Back on his bedroom wall in Toronto, Brian Stemmle has a poster of a skier vaulting down the Hahnenkamm. It is Stemmle himself in a photo taken just five seconds before he crashed, rupturing his spleen in an accident graphically known in the trade as a "wishbone". Stemmle had only a 50 per cent chance of survival but three years on he raced down the Hahnenkamm again. "There were a lot of bad things going through my mind," he says now. "I kept thinking what if it happened again. But slowly I got more confident and I let my sub-conscious take over. I still think about the accident every time I go past, but I say to myself 'forward, forward' because you must never sit back, you have to attack."

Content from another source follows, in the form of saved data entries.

Source: an optimization exercise on an open RTL-to-GDS flow (aim: small area). Production flows keep margins and buffers that such runs may drop.
The RTL was checked by simulation tests, not by an equivalence proof against the original design.
No activity file was given, so power comes from the tool's default toggle rates.

File: flow/config.mk
export PLATFORM = sky130hd
export DESIGN_NAME = reg_debug_tracker
export DESIGN_NICKNAME = reg_debug_tracker
export VERILOG_FILES = /design/flow/design.v
export SDC_FILE = /design/flow/constraint.sdc
export NUM_CORES = 4
export LEC_CHECK = 0
export CAP_MARGIN = 20
export CORE_MARGIN = 2
export CORE_UTILIZATION = 40
export PLACE_DENSITY = 0.6
export SLEW_MARGIN = 20
File: flow/constraint.sdc
create_clock -name core_clock -period 5.0 [get_ports {clk}]
set_input_delay 1.0000 -clock core_clock [delete_from_list [all_inputs] [get_ports {clk}]]
set_output_delay 1.0000 -clock core_clock [all_outputs]
set_load 0.01 [all_outputs]
File: flow/design.v
package dbg_pkg;
  localparam int NUM_REGS = 32;
  localparam int XLEN     = 32;
  localparam int IDX_W    = $clog2(NUM_REGS);
  typedef enum logic [1:0] {
    INIT,    
    IDLE,    
    PRIME,   
    COPY     
  } trk_state_t;
  typedef logic [XLEN-1:0]  word_t;
  typedef logic [IDX_W-1:0] reg_idx_t;
  localparam reg_idx_t LAST_IDX = reg_idx_t'(NUM_REGS - 1);
endpackage
import dbg_pkg::*;
module reg_shadow_ram (
  input  logic              clk,
  input  logic              we,
  input  dbg_pkg::reg_idx_t waddr,
  input  dbg_pkg::word_t    wdata,
  input  dbg_pkg::reg_idx_t raddr,
  output dbg_pkg::word_t    rdata
);
  dbg_pkg::word_t mem [0:NUM_REGS-1];
  always_ff @(posedge clk) begin
    if (we) begin
      mem[waddr] <= wdata;
    end
    rdata <= mem[raddr];
  end
endmodule
import dbg_pkg::*;
module reg_debug_tracker #(
  parameter int HOLD_FRAMES = 4,
  parameter int HOLD_W      = $clog2(HOLD_FRAMES + 1)
) (
  input  logic                 clk,
  input  logic                 reset,
  input  logic                 wb_we,
  input  logic [dbg_pkg::IDX_W-1:0] wb_rd,
  input  logic [dbg_pkg::XLEN-1:0]  wb_data,
  input  logic                 frame_start,
  input  logic                 freeze,
  output logic [dbg_pkg::NUM_REGS*dbg_pkg::XLEN-1:0] regs_out,
  output logic [dbg_pkg::NUM_REGS-1:0] changed_mask,
  output logic                 busy
);
  localparam logic [HOLD_W-1:0] HOLD_LOAD = HOLD_W'(HOLD_FRAMES);
  dbg_pkg::trk_state_t        state;
  dbg_pkg::reg_idx_t          idx;        
  dbg_pkg::reg_idx_t          rd_addr;    
  logic [HOLD_W-1:0] cnt [NUM_REGS];
  dbg_pkg::word_t             snap [NUM_REGS];  
  for (genvar g = 0; g < NUM_REGS; g++) begin : g_regs_out
    assign regs_out[XLEN*g +: XLEN] = snap[g];
  end
  logic frozen;
  assign frozen = freeze;
  logic wb_accept;
  logic frame_accept;
  assign wb_accept    = (state != INIT) && wb_we && (wb_rd != '0);
  assign frame_accept = (state == IDLE) && frame_start && !frozen;
  logic     ram_we;
  dbg_pkg::reg_idx_t ram_waddr;
  dbg_pkg::word_t    ram_wdata;
  dbg_pkg::word_t    ram_rdata;
  always_comb begin
    ram_we    = wb_accept;
    ram_waddr = wb_rd;
    ram_wdata = wb_data;
    if (state == INIT) begin
      ram_we    = 1'b1;
      ram_waddr = idx;
      ram_wdata = '0;
    end
  end
  reg_shadow_ram u_ram (
    .clk   (clk),
    .we    (ram_we),
    .waddr (ram_waddr),
    .wdata (ram_wdata),
    .raddr (rd_addr),
    .rdata (ram_rdata)
  );
  always_ff @(posedge clk) begin
    if (reset) begin
      state   <= INIT;
      idx     <= '0;
      rd_addr <= '0;
      busy    <= 1'b1;
    end else begin
      unique case (state)
        INIT: begin
          if (idx == LAST_IDX) begin
            state <= IDLE;
            idx   <= '0;
            busy  <= 1'b0;
          end else begin
            idx <= idx + 1'b1;
          end
        end
        IDLE: begin
          if (frame_accept) begin
            state   <= PRIME;
            idx     <= '0;
            rd_addr <= '0;
            busy    <= 1'b1;
          end
        end
        PRIME: begin
          state   <= COPY;
          rd_addr <= rd_addr + 1'b1;
        end
        COPY: begin
          rd_addr <= rd_addr + 1'b1;
          if (idx == LAST_IDX) begin
            state <= IDLE;
            idx   <= '0;
            busy  <= 1'b0;
          end else begin
            idx <= idx + 1'b1;
          end
        end
        default: begin
          state <= INIT;
          idx   <= '0;
          busy  <= 1'b1;
        end
      endcase
    end
  end
  always_ff @(posedge clk) begin
    if (reset) begin
      for (int k = 0; k < NUM_REGS; k++) begin
        snap[k] <= '0;
      end
    end else if (state == COPY) begin
      snap[idx] <= ram_rdata;
    end
  end
  always_ff @(posedge clk) begin
    if (reset) begin
      changed_mask <= '0;
      for (int i = 0; i < NUM_REGS; i++) begin
        cnt[i] <= '0;
      end
    end else begin
      for (int i = 0; i < NUM_REGS; i++) begin
        if (wb_accept && (wb_rd == i)) begin
          cnt[i] <= HOLD_LOAD;
        end else if (frame_accept && (cnt[i] != '0)) begin
          cnt[i] <= cnt[i] - 1'b1;
        end
        if (frame_accept) begin
          changed_mask[i] <= (cnt[i] != '0);
        end
      end
    end
  end
endmodule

On Friday, the Canadian had finished his sprint run and was co-commentating for Eurosport when Roland Assinger inexplicably lost his lower ski on a sweeping right-hand bend and fell heavily into the safety netting. The Austrian lay motionless in the snow surrounded by paramedics before being airlifted to hospital by helicopter with injuries to ankle and shoulder. Downhillers will turn away from accidents on television at the best of times, but for Stemmle watching on the monitor below Assinger's prostrate body unearthed uncomfortable emotions. Silent tears swept over the Canadian's stubbled chin before he recovered enough to give his audience an articulate and expressive description of the scene. "All Roland's friends should know he's in expert hands," Stemmle told viewers without a hint of how he came to that truth.

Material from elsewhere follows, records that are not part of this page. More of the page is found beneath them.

Background: an optimization exercise with open tools, aiming at small area. Do not read the settings as production practice.
Function was checked by simulation only, so behaviour that the tests miss may differ from the original.
Power is estimated from default activity; no workload was simulated.

Design kyber_zeta_inv_gen, start of the top module:
module kyber_zeta_inv_gen
(
  input  logic        clk,
  input  logic        reset,
  input  logic        start,
  output logic        busy,
  output logic        done,
  input  logic [6:0]  ad,
  input  logic        ce,
  input  logic        oce,
  output logic [11:0] dout
);
clock: 6.0 ns
lec_check: 0
cap_margin: 20
core_margin: 2
core_utilization: 45
gpl_timing_driven: 0
setup_slack_margin: 0.4
slew_margin: 20
synth_hierarchical: 1
standard.sh (not shown) runs the stock make flow with config.mk's settings and CLKGATE_MAP_FILE= SYNTH_SCRIPT=/design/flow/synth_recipe.tcl, a recipe that flattens the netlist after the stock synthesis.
==> flow/flow/run.sh <==
#!/bin/bash
# Standard synthesis (hierarchical, so the generated table logic keeps its
# gate structure), then an area re-map of the flattened combinational logic
# (best of several ABC recipes; flip-flops untouched), then the standard
# layout steps with small port buffers and a small clock tree.
set -euo pipefail
W=$PWD
F=$W/flow
R=$W/orfs/results/$FLOW_PLATFORM/kyber_zeta_inv_gen/base
YOSYS=$(command -v yosys || echo "$FLOW_HOME/../tools/install/yosys/bin/yosys")

bash standard.sh synth > $W/synth_std.log 2>&1
cp $R/1_2_yosys.v $W/std_netlist.v

mkdir -p $W/reopt
cp $F/recipes.txt $F/downsize.txt $F/seqcells.txt $W/reopt/
REOPT_LIB=$FLOW_HOME/platforms/$FLOW_PLATFORM/lib/sky130_fd_sc_hd__tt_025C_1v80.lib \
REOPT_TOP=$FLOW_TOP REOPT_DIR=$W/reopt REOPT_IN=$W/std_netlist.v REOPT_OUT=$W/reopt_netlist.v \
  $YOSYS -q -l $W/reopt.log -c $F/reopt.tcl > $W/reopt.out 2>&1
cp $W/reopt_netlist.v $R/1_2_yosys.v
touch $R/1_2_yosys.v

bash standard.sh \
  "BUFFER_PORTS_ARGS=-buffer_cell sky130_fd_sc_hd__buf_1" \
  "CTS_ARGS=-sink_clustering_enable -sink_clustering_size 30 -sink_clustering_max_diameter 400 -buf_list sky130_fd_sc_hd__clkbuf_4 -root_buf sky130_fd_sc_hd__clkbuf_4 -repair_clock_nets -dont_use_dummy_load" \
  finish > $W/layout.log 2>&1
==> flow/flow/recipes.txt <==
strash; dch -f; map -a; topo
strash; map -a; topo
strash; dch; map -a; topo
strash; dch -f; amap; topo
strash; balance -l; resub -K 6 -l; rewrite -l; resub -K 6 -N 2 -l; refactor -l; resub -K 8 -l; balance -l; resub -K 8 -N 2 -l; rewrite -l; resub -K 10 -l; rewrite -z -l; resub -K 10 -N 2 -l; balance -l; resub -K 12 -l; refactor -z -l; resub -K 12 -N 2 -l; rewrite -z -l; balance -l; dch -f; map -a; topo
strash; balance -l; resub -K 6 -l; rewrite -l; resub -K 6 -N 2 -l; refactor -l; resub -K 8 -l; balance -l; resub -K 8 -N 2 -l; rewrite -l; resub -K 10 -l; rewrite -z -l; resub -K 10 -N 2 -l; balance -l; resub -K 12 -l; refactor -z -l; resub -K 12 -N 2 -l; rewrite -z -l; balance -l; balance -l; resub -K 6 -l; rewrite -l; resub -K 6 -N 2 -l; refactor -l; resub -K 8 -l; balance -l; resub -K 8 -N 2 -l; rewrite -l; resub -K 10 -l; rewrite -z -l; resub -K 10 -N 2 -l; balance -l; resub -K 12 -l; refactor -z -l; resub -K 12 -N 2 -l; rewrite -z -l; balance -l; dch -f; map -a; strash; dch -f; map -a; topo
KEEP || strash; &get -n; &dc2; &put; balance; &get -n; &dc2; &put; dch; map -a; strash; &get -n; &dc2; &put; dch -f; map -a; topo || strash; dch -f; map -a; strash; rewrite; dch; map -a; topo || strash; rewrite; &get -n; &dc2; &put; dch -f; map -a; topo || strash; dch -f; map -a; strash; resub -K 12 -N 2; rewrite -z; dch; map -a; topo || strash; dch -f; map -a; strash; resub -K 8 -N 2; rewrite -z; rewrite; &get -n; &dc2; &put; dch -f; map -a; topo
==> flow/flow/reopt.tcl <==
# Re-map the combinational logic of the standard synthesis netlist for area.
# Flip-flops keep their instance names and cell types. Several ABC recipes
# are tried on the same logic and the smallest mapping is kept.
yosys -import
set lib $::env(REOPT_LIB)
set top $::env(REOPT_TOP)
set dir $::env(REOPT_DIR)
read_liberty -ignore_miss_func $lib
read_verilog $::env(REOPT_IN)
hierarchy -top $top

# Candidate 0: the standard netlist as it is, with every logic cell at its
# smallest drive strength (same function, no restructuring).
design -save orig
set fh [open $dir/downsize.txt r]
foreach line [split [string trim [read $fh]] "\n"] {
  lassign $line from to
  chtype -map $from $to $top
}
close $fh
opt_clean -purge
tee -q -o $dir/stat_keep.txt stat -liberty $lib
set f [open $dir/stat_keep.txt r]; set s [read $f]; close $f
regexp "Chip area for module .\\\\$top.: (\[0-9.\]+)" $s -> keeparea
log "KEEP AREA $keeparea"
design -save keep

design -load orig

setattr -mod -set keep_hierarchy 1 sky130_fd_sc_hd__df* sky130_fd_sc_hd__edf* sky130_fd_sc_hd__sdf* sky130_fd_sc_hd__dl*
flatten
opt_clean -purge
design -save base
set best -1
set bestarea 1e30
set fh [open $dir/recipes.txt r]
set recipes [split [string trim [read $fh]] "\n"]
close $fh
set k 0
foreach r $recipes {
  design -load base
  # A recipe is one ABC script, or several joined by " || " that are run
  # one after another, the logic re-flattened to gates in between.
  set parts [split [string map [list " || " "\x01"] $r] "\x01"]
  set first 1
  # A recipe that starts with KEEP starts from candidate 0 instead.
  if {[lindex $parts 0] eq "KEEP"} {
    design -load keep
    set parts [lrange $parts 1 end]
    set first 0
  }
  set j 0
  foreach p $parts {
    if {!$first} {
      read_liberty -nooverwrite -ignore_miss_func $lib
      setattr -mod -set keep_hierarchy 1 sky130_fd_sc_hd__df* sky130_fd_sc_hd__edf*
      flatten
      opt_clean -purge
    }
    set sf $dir/recipe_${k}_$j.abc
    set o [open $sf w]
    puts $o [string map {"; " "\n"} $p]
    close $o
    abc -liberty $lib -dont_use *lpflow* -dont_use *probe* -script $sf
    opt_clean -purge
    set first 0
    incr j
  }
  tee -q -o $dir/stat_$k.txt stat -liberty $lib
  set f [open $dir/stat_$k.txt r]; set s [read $f]; close $f
  regexp "Chip area for module .\\\\$top.: (\[0-9.\]+)" $s -> area
  log "RECIPE $k AREA $area :: [string range $r 0 80]"
  if {$area < $bestarea} { set bestarea $area; set best $k }
  design -save r$k
  incr k
}
log "BEST $best AREA $bestarea"
if {$keeparea <= $bestarea} {
  log "USING KEEP AREA $keeparea"
  design -load keep
} else {
  design -load r$best
}
hilomap -singleton -hicell sky130_fd_sc_hd__conb_1 HI -locell sky130_fd_sc_hd__conb_1 LO
splitnets
opt_clean -purge
stat -liberty $lib
select $top
write_verilog -noattr -noexpr -selected $::env(REOPT_OUT)
Other scripts of this flow, unchanged in this note and not shown: flow/flow/downsize.txt, flow/flow/seqcells.txt
Rerun with:
==> flow/flow/recipes.txt (replaced) <==
strash; dch -f; map -a; topo
strash; map -a; topo
strash; dch; map -a; topo
strash; dch -f; amap; topo
strash; balance -l; resub -K 6 -l; rewrite -l; resub -K 6 -N 2 -l; refactor -l; resub -K 8 -l; balance -l; resub -K 8 -N 2 -l; rewrite -l; resub -K 10 -l; rewrite -z -l; resub -K 10 -N 2 -l; balance -l; resub -K 12 -l; refactor -z -l; resub -K 12 -N 2 -l; rewrite -z -l; balance -l; dch -f; map -a; topo
strash; balance -l; resub -K 6 -l; rewrite -l; resub -K 6 -N 2 -l; refactor -l; resub -K 8 -l; balance -l; resub -K 8 -N 2 -l; rewrite -l; resub -K 10 -l; rewrite -z -l; resub -K 10 -N 2 -l; balance -l; resub -K 12 -l; refactor -z -l; resub -K 12 -N 2 -l; rewrite -z -l; balance -l; balance -l; resub -K 6 -l; rewrite -l; resub -K 6 -N 2 -l; refactor -l; resub -K 8 -l; balance -l; resub -K 8 -N 2 -l; rewrite -l; resub -K 10 -l; rewrite -z -l; resub -K 10 -N 2 -l; balance -l; resub -K 12 -l; refactor -z -l; resub -K 12 -N 2 -l; rewrite -z -l; balance -l; dch -f; map -a; strash; dch -f; map -a; topo
--- a/flow/flow/reopt.tcl
+++ b/flow/flow/reopt.tcl
@@ -44,10 +44,4 @@
   set parts [split [string map [list " || " "\x01"] $r] "\x01"]
   set first 1
-  # A recipe that starts with KEEP starts from candidate 0 instead.
-  if {[lindex $parts 0] eq "KEEP"} {
-    design -load keep
-    set parts [lrange $parts 1 end]
-    set first 0
-  }
   set j 0
   foreach p $parts {
Final cell count went down by 3.8%.
Sequential power went up by about 5%.
Core utilization went up by 0.25 points.
Rerun with:
--- a/flow/flow/recipes.txt
+++ b/flow/flow/recipes.txt
@@ -5,2 +5,3 @@
 strash; balance -l; resub -K 6 -l; rewrite -l; resub -K 6 -N 2 -l; refactor -l; resub -K 8 -l; balance -l; resub -K 8 -N 2 -l; rewrite -l; resub -K 10 -l; rewrite -z -l; resub -K 10 -N 2 -l; balance -l; resub -K 12 -l; refactor -z -l; resub -K 12 -N 2 -l; rewrite -z -l; balance -l; dch -f; map -a; topo
 strash; balance -l; resub -K 6 -l; rewrite -l; resub -K 6 -N 2 -l; refactor -l; resub -K 8 -l; balance -l; resub -K 8 -N 2 -l; rewrite -l; resub -K 10 -l; rewrite -z -l; resub -K 10 -N 2 -l; balance -l; resub -K 12 -l; refactor -z -l; resub -K 12 -N 2 -l; rewrite -z -l; balance -l; balance -l; resub -K 6 -l; rewrite -l; resub -K 6 -N 2 -l; refactor -l; resub -K 8 -l; balance -l; resub -K 8 -N 2 -l; rewrite -l; resub -K 10 -l; rewrite -z -l; resub -K 10 -N 2 -l; balance -l; resub -K 12 -l; refactor -z -l; resub -K 12 -N 2 -l; rewrite -z -l; balance -l; dch -f; map -a; strash; dch -f; map -a; topo
+KEEP || strash; &get -n; &dc2; &put; balance; &get -n; &dc2; &put; dch; map -a; strash; &get -n; &dc2; &put; dch -f; map -a; topo || strash; dch -f; map -a; strash; rewrite; dch; map -a; topo || strash; rewrite; &get -n; &dc2; &put; dch -f; map -a; topo || strash; dch -f; map -a; strash; resub -K 12 -N 2; rewrite -z; dch; map -a; topo || strash; dch -f; map -a; strash; resub -K 8 -N 2; rewrite -z; rewrite; &get -n; &dc2; &put; dch -f; map -a; topo || strash; &get -n; &if -K 6 -a; &put; strash; dch -f; map -a; strash; refactor; rewrite; dch -f; map -a; topo
--- a/flow/flow/reopt.tcl
+++ b/flow/flow/reopt.tcl
@@ -44,4 +44,10 @@
   set parts [split [string map [list " || " "\x01"] $r] "\x01"]
   set first 1
+  # A recipe that starts with KEEP starts from candidate 0 instead.
+  if {[lindex $parts 0] eq "KEEP"} {
+    design -load keep
+    set parts [lrange $parts 1 end]
+    set first 0
+  }
   set j 0
   foreach p $parts {
Outcome: Clock skew fell by 0.0074 ns. Register-to-register slack is worse by 0.14 ns. Worst hold slack gains 0.0049 ns. Final cell count climbs by about 3.2%. Clock-buffer cell count does not change. Power shrinks by about 2.6%. Die area came out lower by about 2.4%.

## re-timing with driven ports
How much do the figures lean on ideal ports? The routed layouts below were timed once more, with nothing changed but the port constraints.
Step 1 sets driving cells, clkbuf_16 on the clock port and buf_2 on the other inputs (assumed; they add their load-dependent delay and slew).
Step 2 moves the port delays by t, midway between the first and last clock arrival at a register: inputs arrive t later, outputs are due t later. That takes back most of the time a late clock gives input paths.
a / b / c = ideal / step 1 / step 2; a / b = the first two.
run | t, ns | slack for setup (ns) | hold slack, ns | slew at the worst register clock pin (ns) | pins driven straight from the clock port
the first run | 0.308 | 0.825 / 0.805 / 1.113 | 0.405 / 0.405 / 0.405 | 0.11 / 0.11 | 1
the second run | 0.305 | 1.126 / 1.106 / 1.411 | 0.401 / 0.401 / 0.401 | 0.10 / 0.10 | 1
the third run | 0.314 | 0.535 / 0.518 / 0.831 | 0.406 / 0.406 / 0.406 | 0.10 / 0.10 | 1
After both steps setup and hold are still met in every run listed.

Assinger's accident on the shortened course reminded everyone that, even with the bypass of the feared Zielschusskante and a re-routing on to the women's slalom course, the Hahnenkamm retains its bite. The top section alone, out of the gate and down through the Mousetrap, the first of the jumps, is a 30-second examination of the soul which would last most of us a lifetime. Graham Bell finds himself dreaming of the Hahnenkamm in mid-summer, so deeply is it buried in his sub-conscious. Stemmle has only to look at his wall. "It's a good reminder of what life is like, that you mustn't take anything for granted. You never know what's just around the corner."